Stored entries
************
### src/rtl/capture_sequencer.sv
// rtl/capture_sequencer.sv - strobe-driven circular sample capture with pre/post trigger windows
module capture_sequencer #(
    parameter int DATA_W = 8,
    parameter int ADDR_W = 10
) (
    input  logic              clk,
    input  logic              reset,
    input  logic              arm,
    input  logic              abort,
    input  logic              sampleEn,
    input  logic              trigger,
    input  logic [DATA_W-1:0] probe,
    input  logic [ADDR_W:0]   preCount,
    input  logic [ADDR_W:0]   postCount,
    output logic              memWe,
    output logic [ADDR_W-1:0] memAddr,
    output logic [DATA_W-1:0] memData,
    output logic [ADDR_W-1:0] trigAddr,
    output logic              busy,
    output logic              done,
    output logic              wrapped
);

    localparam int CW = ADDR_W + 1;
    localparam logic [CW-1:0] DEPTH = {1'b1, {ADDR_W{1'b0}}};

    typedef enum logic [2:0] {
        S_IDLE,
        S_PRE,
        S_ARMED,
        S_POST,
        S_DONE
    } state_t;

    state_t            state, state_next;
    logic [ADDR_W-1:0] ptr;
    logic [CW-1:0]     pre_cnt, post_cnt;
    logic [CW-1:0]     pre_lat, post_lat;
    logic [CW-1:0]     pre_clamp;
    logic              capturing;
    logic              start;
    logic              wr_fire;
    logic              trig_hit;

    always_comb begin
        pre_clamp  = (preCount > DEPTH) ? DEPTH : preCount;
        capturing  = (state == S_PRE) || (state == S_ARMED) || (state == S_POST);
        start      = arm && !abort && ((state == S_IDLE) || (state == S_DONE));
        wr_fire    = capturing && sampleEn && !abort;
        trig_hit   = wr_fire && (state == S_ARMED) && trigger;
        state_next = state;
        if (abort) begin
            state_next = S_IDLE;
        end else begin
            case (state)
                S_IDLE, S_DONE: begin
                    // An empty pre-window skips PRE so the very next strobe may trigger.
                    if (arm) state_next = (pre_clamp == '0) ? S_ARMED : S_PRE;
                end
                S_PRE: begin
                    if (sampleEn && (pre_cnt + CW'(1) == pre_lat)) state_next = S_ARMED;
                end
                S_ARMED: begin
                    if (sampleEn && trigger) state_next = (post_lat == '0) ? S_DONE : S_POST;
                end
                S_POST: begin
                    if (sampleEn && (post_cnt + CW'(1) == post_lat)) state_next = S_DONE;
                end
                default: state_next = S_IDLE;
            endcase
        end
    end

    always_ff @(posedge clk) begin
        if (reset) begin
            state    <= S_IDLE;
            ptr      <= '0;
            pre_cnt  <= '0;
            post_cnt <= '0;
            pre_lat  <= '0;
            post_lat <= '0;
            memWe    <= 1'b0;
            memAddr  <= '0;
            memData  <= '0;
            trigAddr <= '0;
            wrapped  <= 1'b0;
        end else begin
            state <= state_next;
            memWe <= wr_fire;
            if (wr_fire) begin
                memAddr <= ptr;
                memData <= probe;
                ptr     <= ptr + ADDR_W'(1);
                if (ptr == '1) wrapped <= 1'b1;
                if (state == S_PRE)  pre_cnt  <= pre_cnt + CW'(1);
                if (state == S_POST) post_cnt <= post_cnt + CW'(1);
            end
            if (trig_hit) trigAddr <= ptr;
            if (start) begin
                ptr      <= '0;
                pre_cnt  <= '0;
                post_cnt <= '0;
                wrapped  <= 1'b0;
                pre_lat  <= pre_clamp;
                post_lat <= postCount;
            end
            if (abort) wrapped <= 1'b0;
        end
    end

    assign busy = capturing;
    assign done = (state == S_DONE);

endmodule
************
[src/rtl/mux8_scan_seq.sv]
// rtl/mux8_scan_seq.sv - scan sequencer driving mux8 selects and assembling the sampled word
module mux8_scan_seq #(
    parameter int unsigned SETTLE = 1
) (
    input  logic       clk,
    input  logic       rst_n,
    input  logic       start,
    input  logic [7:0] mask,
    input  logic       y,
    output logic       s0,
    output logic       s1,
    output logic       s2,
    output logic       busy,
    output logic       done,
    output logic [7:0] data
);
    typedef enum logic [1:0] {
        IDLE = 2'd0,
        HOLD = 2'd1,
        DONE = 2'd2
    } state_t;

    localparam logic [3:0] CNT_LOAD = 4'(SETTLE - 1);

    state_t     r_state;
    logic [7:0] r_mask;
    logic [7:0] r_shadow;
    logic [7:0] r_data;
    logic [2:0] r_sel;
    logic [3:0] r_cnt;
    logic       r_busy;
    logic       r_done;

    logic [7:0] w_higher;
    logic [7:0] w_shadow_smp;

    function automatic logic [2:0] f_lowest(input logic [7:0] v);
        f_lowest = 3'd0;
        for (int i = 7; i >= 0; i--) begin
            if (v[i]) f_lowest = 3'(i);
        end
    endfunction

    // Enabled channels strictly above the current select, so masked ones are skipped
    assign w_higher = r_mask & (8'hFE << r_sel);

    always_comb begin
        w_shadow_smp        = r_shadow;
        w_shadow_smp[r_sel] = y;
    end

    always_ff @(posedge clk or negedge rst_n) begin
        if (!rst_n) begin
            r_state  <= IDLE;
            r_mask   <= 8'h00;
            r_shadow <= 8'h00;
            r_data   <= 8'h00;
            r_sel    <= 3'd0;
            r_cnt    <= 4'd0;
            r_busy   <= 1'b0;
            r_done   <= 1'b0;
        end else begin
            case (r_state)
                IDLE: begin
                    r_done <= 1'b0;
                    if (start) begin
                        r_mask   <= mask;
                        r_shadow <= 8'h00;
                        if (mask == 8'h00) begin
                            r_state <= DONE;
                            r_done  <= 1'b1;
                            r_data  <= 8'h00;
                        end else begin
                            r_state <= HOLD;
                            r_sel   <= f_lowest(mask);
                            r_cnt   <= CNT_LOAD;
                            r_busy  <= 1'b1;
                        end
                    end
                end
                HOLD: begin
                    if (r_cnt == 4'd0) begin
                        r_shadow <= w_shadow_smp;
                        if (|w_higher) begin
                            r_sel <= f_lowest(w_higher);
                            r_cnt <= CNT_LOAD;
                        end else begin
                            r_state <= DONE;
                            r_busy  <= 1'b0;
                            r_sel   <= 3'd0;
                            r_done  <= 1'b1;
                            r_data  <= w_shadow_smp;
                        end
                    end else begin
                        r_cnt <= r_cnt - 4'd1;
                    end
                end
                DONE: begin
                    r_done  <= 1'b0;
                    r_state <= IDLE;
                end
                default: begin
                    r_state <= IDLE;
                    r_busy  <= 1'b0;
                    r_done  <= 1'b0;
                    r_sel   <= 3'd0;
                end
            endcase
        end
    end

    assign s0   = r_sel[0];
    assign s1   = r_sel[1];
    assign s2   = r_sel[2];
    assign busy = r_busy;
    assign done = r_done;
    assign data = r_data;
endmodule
************
- _TASK GOAL_
Every line above that holds "default" should be copied out.

- _EXERCISE RESPONSE_
                default: state_next = S_IDLE;
                default: begin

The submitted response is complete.